Records shown:

/---

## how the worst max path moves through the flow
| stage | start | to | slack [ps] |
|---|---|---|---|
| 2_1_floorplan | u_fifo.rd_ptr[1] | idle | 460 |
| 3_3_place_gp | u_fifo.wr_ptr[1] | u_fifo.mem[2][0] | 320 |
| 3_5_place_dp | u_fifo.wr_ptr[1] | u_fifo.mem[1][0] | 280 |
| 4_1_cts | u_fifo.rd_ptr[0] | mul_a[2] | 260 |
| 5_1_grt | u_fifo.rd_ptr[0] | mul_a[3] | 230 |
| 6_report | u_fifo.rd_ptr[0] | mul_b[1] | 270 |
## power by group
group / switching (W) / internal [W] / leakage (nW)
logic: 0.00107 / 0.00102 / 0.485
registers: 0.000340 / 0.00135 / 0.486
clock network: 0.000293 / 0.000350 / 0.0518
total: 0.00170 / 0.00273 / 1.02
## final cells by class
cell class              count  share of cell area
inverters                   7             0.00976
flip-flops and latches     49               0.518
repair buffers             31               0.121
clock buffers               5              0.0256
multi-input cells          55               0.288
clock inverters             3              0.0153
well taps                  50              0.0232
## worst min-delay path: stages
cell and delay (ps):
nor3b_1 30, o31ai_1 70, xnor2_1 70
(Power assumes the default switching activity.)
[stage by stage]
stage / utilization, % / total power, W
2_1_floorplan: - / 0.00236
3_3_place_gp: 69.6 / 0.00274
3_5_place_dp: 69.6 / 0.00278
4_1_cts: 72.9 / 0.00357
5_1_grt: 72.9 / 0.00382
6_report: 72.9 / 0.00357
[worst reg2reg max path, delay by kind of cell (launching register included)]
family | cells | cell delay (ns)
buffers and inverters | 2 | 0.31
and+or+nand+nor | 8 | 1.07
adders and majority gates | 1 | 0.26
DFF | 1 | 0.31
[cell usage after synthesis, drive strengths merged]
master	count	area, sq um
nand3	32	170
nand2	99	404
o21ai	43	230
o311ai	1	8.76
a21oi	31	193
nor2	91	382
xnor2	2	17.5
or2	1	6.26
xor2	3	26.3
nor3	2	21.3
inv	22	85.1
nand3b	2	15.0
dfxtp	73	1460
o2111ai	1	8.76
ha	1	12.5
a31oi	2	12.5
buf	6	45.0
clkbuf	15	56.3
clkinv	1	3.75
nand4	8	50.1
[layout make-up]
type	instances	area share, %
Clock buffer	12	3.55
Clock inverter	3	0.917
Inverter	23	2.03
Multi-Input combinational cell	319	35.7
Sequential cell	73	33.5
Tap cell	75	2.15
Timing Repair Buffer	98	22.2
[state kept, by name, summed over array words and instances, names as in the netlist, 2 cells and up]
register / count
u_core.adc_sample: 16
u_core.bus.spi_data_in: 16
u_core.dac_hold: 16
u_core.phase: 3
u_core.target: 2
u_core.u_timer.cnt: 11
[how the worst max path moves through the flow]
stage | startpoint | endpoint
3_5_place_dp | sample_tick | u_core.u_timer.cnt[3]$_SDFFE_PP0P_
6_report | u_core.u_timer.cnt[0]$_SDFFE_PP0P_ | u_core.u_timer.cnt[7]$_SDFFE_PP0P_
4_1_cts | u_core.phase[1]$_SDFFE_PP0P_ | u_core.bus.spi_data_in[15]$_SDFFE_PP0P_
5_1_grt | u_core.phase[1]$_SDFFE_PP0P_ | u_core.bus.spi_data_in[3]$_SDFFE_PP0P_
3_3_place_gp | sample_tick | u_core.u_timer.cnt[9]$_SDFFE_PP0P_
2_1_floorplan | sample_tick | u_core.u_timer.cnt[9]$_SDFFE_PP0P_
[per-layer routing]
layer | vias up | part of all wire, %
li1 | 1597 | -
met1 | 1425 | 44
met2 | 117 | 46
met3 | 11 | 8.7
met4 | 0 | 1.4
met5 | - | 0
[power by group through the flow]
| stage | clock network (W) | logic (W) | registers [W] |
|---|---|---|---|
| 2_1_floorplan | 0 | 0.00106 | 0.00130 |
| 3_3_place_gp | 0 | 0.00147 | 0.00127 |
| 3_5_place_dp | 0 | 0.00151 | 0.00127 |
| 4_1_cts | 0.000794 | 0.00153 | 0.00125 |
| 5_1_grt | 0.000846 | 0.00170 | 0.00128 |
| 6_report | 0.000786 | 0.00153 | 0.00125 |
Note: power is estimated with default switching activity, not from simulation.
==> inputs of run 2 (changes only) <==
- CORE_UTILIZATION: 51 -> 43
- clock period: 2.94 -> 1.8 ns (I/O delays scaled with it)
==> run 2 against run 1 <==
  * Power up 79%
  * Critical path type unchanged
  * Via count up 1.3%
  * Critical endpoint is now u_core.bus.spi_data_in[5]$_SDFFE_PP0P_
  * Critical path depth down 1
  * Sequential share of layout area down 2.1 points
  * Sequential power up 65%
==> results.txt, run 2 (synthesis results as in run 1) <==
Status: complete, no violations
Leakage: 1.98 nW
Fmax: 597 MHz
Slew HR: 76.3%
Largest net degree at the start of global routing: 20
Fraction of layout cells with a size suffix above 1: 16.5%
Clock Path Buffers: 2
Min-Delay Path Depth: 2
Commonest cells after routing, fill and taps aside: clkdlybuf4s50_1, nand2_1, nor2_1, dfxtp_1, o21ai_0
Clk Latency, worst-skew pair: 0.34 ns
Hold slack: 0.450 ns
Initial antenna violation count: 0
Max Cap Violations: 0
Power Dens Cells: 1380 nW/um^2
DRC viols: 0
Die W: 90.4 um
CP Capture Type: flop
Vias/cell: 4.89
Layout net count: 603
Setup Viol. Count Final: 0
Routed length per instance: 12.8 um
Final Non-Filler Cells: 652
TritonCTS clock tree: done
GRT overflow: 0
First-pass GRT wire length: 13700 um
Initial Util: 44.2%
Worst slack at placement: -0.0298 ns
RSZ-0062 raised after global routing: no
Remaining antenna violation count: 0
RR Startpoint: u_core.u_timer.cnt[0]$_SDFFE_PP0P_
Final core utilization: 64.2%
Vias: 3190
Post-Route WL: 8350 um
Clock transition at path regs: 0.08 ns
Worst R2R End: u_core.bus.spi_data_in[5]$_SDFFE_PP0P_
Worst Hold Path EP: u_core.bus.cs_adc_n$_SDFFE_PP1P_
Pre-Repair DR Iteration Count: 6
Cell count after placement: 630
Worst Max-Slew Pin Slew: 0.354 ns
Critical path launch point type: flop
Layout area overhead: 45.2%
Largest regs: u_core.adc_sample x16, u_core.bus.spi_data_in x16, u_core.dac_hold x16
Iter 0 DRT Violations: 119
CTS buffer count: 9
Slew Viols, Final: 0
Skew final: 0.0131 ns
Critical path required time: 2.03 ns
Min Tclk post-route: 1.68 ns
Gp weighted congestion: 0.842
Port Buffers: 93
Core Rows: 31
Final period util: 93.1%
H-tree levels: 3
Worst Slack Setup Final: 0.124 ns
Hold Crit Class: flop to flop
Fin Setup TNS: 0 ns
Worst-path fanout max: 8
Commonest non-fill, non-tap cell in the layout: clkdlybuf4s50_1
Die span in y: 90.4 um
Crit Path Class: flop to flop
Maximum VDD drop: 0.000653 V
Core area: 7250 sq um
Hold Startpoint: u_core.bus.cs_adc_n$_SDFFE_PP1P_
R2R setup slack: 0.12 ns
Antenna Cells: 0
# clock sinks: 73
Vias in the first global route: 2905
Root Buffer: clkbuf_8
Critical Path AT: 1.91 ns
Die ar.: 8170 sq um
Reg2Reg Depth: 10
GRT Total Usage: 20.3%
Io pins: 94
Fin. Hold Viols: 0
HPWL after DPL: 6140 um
===== src/rtl/dmem_arbiter.sv =====
// dmem_arbiter
// Shares the single-port synchronous data memory between the core load/store
// unit (c_*) and the host/debug loader (h_*). The core has default priority;
// a host that has lost STARVE_LIMIT cycles in a row is forced through once.
// Read data (1-cycle memory latency) is routed back to whoever issued the read.
// Ports:
//   clk, reset                               : clock, synchronous active-high reset
//   c_req/c_we/c_addr/c_wdata/c_be           : core request bundle
//   c_gnt, c_rvalid, c_rdata, core_stall     : core grant, read response, stall
//   h_req/h_we/h_addr/h_wdata/h_be           : host request bundle
//   h_gnt, h_rvalid, h_rdata                 : host grant and read response
//   mem_en/mem_we/mem_addr/mem_wdata/mem_be  : memory request, zero when idle
//   mem_rdata                                : memory read data, 1 cycle after a read
module dmem_arbiter
    import dmem_pkg::*;
#(
    parameter int ADDR_W       = DMEM_ADDR_W,
    parameter int DATA_W       = DMEM_DATA_W,
    parameter int STARVE_LIMIT = 4
) (
    input  logic                clk,
    input  logic                reset,

    input  logic                c_req,
    input  logic                c_we,
    input  logic [ADDR_W-1:0]   c_addr,
    input  logic [DATA_W-1:0]   c_wdata,
    input  logic [DATA_W/8-1:0] c_be,
    output logic                c_gnt,
    output logic                c_rvalid,
    output logic [DATA_W-1:0]   c_rdata,
    output logic                core_stall,

    input  logic                h_req,
    input  logic                h_we,
    input  logic [ADDR_W-1:0]   h_addr,
    input  logic [DATA_W-1:0]   h_wdata,
    input  logic [DATA_W/8-1:0] h_be,
    output logic                h_gnt,
    output logic                h_rvalid,
    output logic [DATA_W-1:0]   h_rdata,

    output logic                mem_en,
    output logic                mem_we,
    output logic [ADDR_W-1:0]   mem_addr,
    output logic [DATA_W-1:0]   mem_wdata,
    output logic [DATA_W/8-1:0] mem_be,
    input  logic [DATA_W-1:0]   mem_rdata
);

    // Request bundle at this instance's widths (same layout as mem_req_t).
    typedef struct packed {
        logic                we;
        logic [ADDR_W-1:0]   addr;
        logic [DATA_W-1:0]   wdata;
        logic [DATA_W/8-1:0] be;
    } req_t;

    req_t   c_bundle;
    req_t   h_bundle;
    req_t   mem_bundle;
    logic   host_forced;
    owner_e rd_owner_q;
    owner_e rd_owner_d;

    assign c_bundle = '{we: c_we, addr: c_addr, wdata: c_wdata, be: c_be};
    assign h_bundle = '{we: h_we, addr: h_addr, wdata: h_wdata, be: h_be};

    dmem_starve_ctr #(
        .LIMIT    (STARVE_LIMIT)
    ) u_starve_ctr (
        .clk      (clk),
        .reset    (reset),
        .clr      (h_gnt | ~h_req),
        .inc      (h_req & ~h_gnt),
        .ge_limit (host_forced)
    );

    // Grants depend only on requests, reset and the registered starvation
    // flag, so there is no path from mem_rdata back into arbitration.
    always_comb begin
        c_gnt = 1'b0;
        h_gnt = 1'b0;
        if (!reset) begin
            if (h_req && host_forced) begin
                h_gnt = 1'b1;
            end else if (c_req) begin
                c_gnt = 1'b1;
            end else if (h_req) begin
                h_gnt = 1'b1;
            end
        end
    end

    // Memory side: forward the granted bundle, drive all zeros when idle.
    always_comb begin
        mem_bundle = '0;
        if (c_gnt) begin
            mem_bundle = c_bundle;
        end else if (h_gnt) begin
            mem_bundle = h_bundle;
        end
    end

    assign mem_en     = c_gnt | h_gnt;
    assign mem_we     = mem_bundle.we;
    assign mem_addr   = mem_bundle.addr;
    assign mem_wdata  = mem_bundle.wdata;
    assign mem_be     = mem_bundle.be;
    assign core_stall = c_req & ~c_gnt & ~reset;

    // Remember who owns the data coming back next cycle; writes own nothing.
    always_comb begin
        rd_owner_d = OWN_NONE;
        if (c_gnt && !c_we) begin
            rd_owner_d = OWN_CORE;
        end else if (h_gnt && !h_we) begin
            rd_owner_d = OWN_HOST;
        end
    end

    always_ff @(posedge clk) begin
        if (reset) begin
            rd_owner_q <= OWN_NONE;
        end else begin
            rd_owner_q <= rd_owner_d;
        end
    end

    // Reset also masks a response already in flight when it asserts.
    always_comb begin
        c_rvalid = 1'b0;
        h_rvalid = 1'b0;
        c_rdata  = '0;
        h_rdata  = '0;
        if (!reset) begin
            if (rd_owner_q == OWN_CORE) begin
                c_rvalid = 1'b1;
                c_rdata  = mem_rdata;
            end else if (rd_owner_q == OWN_HOST) begin
                h_rvalid = 1'b1;
                h_rdata  = mem_rdata;
            end
        end
    end

endmodule
### src/rtl/filter_loader.sv
// filter_loader: fetches KxK filters then bias words from weight memory and writes them into the filter buffer
module filter_loader #(
    parameter int DATA_W = 16,
    parameter int K = 5,
    parameter int ADDR_W = 16,
    parameter int IDX_W = 16
) (
    input  logic                  clk,
    input  logic                  reset,
    input  logic                  start,
    input  logic [ADDR_W-1:0]     base_addr,
    input  logic [IDX_W-1:0]      num_filters,
    input  logic [IDX_W-1:0]      num_bias,
    output logic                  mem_rd,
    output logic [ADDR_W-1:0]     mem_addr,
    input  logic                  mem_valid,
    input  logic [DATA_W-1:0]     mem_data,
    output logic                  FB_write,
    output logic                  FB_bias_or_filter,
    output logic [K*K*DATA_W-1:0] FB_filter,
    output logic [IDX_W-1:0]      FB_index_filter,
    output logic [IDX_W-1:0]      FB_index_bias,
    output logic [DATA_W-1:0]     FB_bias_data,
    output logic                  busy,
    output logic                  done
);
    localparam int N = K * K;
    localparam int WC_W = $clog2(N + 1);
    typedef enum logic [2:0] {IDLE, F_REQ, F_WAIT, F_WR, B_REQ, B_WAIT, B_WR, FIN} state_t;
    state_t state, next;
    logic [ADDR_W-1:0] addr;
    logic [WC_W-1:0] word_cnt;
    logic [IDX_W-1:0] filt_cnt, bias_cnt, n_filt, n_bias;
    logic last_word, last_filt, last_bias;
    assign last_word = word_cnt == WC_W'(N - 1);
    assign last_filt = filt_cnt == n_filt - IDX_W'(1);
    assign last_bias = bias_cnt == n_bias - IDX_W'(1);
    assign mem_addr = addr;
    always_ff @(posedge clk) begin
        if (!reset) state <= IDLE;
        else state <= next;
    end
    always_comb begin
        next = state;
        mem_rd = 1'b0;
        FB_write = 1'b0;
        case (state)
            IDLE: if (start) next = num_filters != '0 ? F_REQ : num_bias != '0 ? B_REQ : FIN;
            F_REQ: begin
                mem_rd = 1'b1;
                next = F_WAIT;
            end
            F_WAIT: if (mem_valid) next = last_word ? F_WR : F_REQ;
            F_WR: begin
                FB_write = 1'b1;
                next = !last_filt ? F_REQ : n_bias != '0 ? B_REQ : FIN;
            end
            B_REQ: begin
                mem_rd = 1'b1;
                next = B_WAIT;
            end
            B_WAIT: if (mem_valid) next = B_WR;
            B_WR: begin
                FB_write = 1'b1;
                next = last_bias ? FIN : B_REQ;
            end
            FIN: next = IDLE;
            default: next = IDLE;
        endcase
    end
    // Buffer-facing registers only change on captures, so they hold between write strobes
    always_ff @(posedge clk) begin
        if (!reset) begin
            addr <= '0;
            word_cnt <= '0;
            filt_cnt <= '0;
            bias_cnt <= '0;
            n_filt <= '0;
            n_bias <= '0;
            FB_filter <= '0;
            FB_index_filter <= '0;
            FB_index_bias <= '0;
            FB_bias_data <= '0;
            FB_bias_or_filter <= 1'b1;
            busy <= 1'b0;
            done <= 1'b0;
        end else begin
            done <= state == FIN;
            case (state)
                IDLE: if (start) begin
                    addr <= base_addr;
                    n_filt <= num_filters;
                    n_bias <= num_bias;
                    word_cnt <= '0;
                    filt_cnt <= '0;
                    bias_cnt <= '0;
                    busy <= 1'b1;
                end
                F_WAIT: if (mem_valid) begin
                    FB_filter[int'(word_cnt) * DATA_W +: DATA_W] <= mem_data;
                    addr <= addr + 1'b1;
                    word_cnt <= last_word ? '0 : word_cnt + 1'b1;
                    if (last_word) begin
                        FB_index_filter <= filt_cnt;
                        FB_bias_or_filter <= 1'b1;
                    end
                end
                F_WR: filt_cnt <= filt_cnt + 1'b1;
                B_WAIT: if (mem_valid) begin
                    FB_bias_data <= mem_data;
                    FB_index_bias <= bias_cnt;
                    FB_bias_or_filter <= 1'b0;
                    addr <= addr + 1'b1;
                end
                B_WR: bias_cnt <= bias_cnt + 1'b1;
                FIN: busy <= 1'b0;
                default: ;
            endcase
        end
    end
endmodule
**config.mk**
```make
export PLATFORM = sky130hd
export DESIGN_NAME = vend_controller_flat
export DESIGN_NICKNAME = d
export VERILOG_FILES = /design/src/rtl/vend_pkg.sv /design/src/rtl/vend_if.sv /design/src/rtl/vend_price_lut.sv /design/src/rtl/vend_controller.sv /design/src/flat_wrapper.sv
export SDC_FILE = /design/constraint.sdc
export NUM_CORES = 1
export LEC_CHECK = 0
export CAP_MARGIN = 25
export CORE_MARGIN = 10
export CORE_UTILIZATION = 43
export DETAILED_ROUTE_END_ITERATION = 8
export PLACE_DENSITY = 0.71
export SYNTH_ARGS = -nofsm -noshare
export SYNTH_HDL_FRONTEND = slang
export SYNTH_HIERARCHICAL = 1
export SYNTH_SLANG_ARGS = --single-unit
```
**constraint.sdc**
```tcl
create_clock -name clk -period 2.95 [get_ports clk]
set_input_delay 0.4425 -clock clk [delete_from_list [all_inputs] [get_ports clk]]
set_output_delay 0.4425 -clock clk [all_outputs]
set_load 0.1 [all_outputs]
```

\---

Assignment:
Copy out, exactly and alone, the lines of the entries above between the ones holding "Iter 0 DRT Violations: 119" and "Hold Crit Class: flop to flop", inclusive.

Response box:
Iter 0 DRT Violations: 119
CTS buffer count: 9
Slew Viols, Final: 0
Skew final: 0.0131 ns
Critical path required time: 2.03 ns
Min Tclk post-route: 1.68 ns
Gp weighted congestion: 0.842
Port Buffers: 93
Core Rows: 31
Final period util: 93.1%
H-tree levels: 3
Worst Slack Setup Final: 0.124 ns
Hold Crit Class: flop to flop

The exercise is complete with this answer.